The Environmental Protection Agency is proposing much tighter federal standards for ground-level ozone. These regulations will punish the West for emissions we did not create, including pollution from China and wildfires from California, while simultaneously driving industries out of America and into countries such as China, which have very few clean air protections. Accordingly, the EPA's ozone plan will actually do more harm than good.
This doesn't make sense, which is why President Barack Obama rejected a similar plan in 2011. I previously served as chair of EPA's Clean Air Scientific Advisory Committee, and I applauded the president's common-sense decision four years ago. But now, the White House and new advisers at the EPA are pushing the same idea all over again. A decision is due by Oct. 1.
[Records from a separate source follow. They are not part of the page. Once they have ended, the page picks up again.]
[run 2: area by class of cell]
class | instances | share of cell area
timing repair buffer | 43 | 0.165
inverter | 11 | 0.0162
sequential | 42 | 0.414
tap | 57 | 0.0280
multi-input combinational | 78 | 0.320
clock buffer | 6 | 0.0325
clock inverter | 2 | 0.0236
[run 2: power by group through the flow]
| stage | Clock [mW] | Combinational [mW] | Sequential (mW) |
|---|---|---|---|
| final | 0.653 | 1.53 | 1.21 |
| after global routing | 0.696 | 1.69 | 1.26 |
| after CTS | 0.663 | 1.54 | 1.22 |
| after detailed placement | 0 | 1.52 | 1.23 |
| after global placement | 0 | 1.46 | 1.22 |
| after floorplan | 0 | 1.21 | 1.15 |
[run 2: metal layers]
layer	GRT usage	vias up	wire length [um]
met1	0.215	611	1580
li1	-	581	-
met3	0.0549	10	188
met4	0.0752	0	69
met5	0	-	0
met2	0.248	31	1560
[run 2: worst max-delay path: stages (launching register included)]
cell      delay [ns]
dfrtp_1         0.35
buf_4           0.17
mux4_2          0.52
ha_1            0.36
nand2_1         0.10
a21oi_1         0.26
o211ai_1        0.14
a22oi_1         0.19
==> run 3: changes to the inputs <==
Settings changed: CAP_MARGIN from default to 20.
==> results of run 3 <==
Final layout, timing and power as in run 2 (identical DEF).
Environmental groups want the EPA to replace the existing ozone standard of 75 parts per billion — set in 2008 — with a much stricter limit, somewhere between 65 and 70 ppb. Ozone-forming emissions come from many sources, including cars, trucks, factories, farms, power plants, energy production and even vegetation. That means lowering the standard will have impacts all across the nation's economy. It could cost roughly $140 billion annually, according to the National Association of Manufacturers, making it the most expensive federal regulation ever.
Imposing these tremendous costs does not make sense when you consider how far the nation has come on air quality issues. Ozone levels have fallen 33 percent nationally since 1980. The EPA even concedes ozone levels will keep falling based on regulations we already have.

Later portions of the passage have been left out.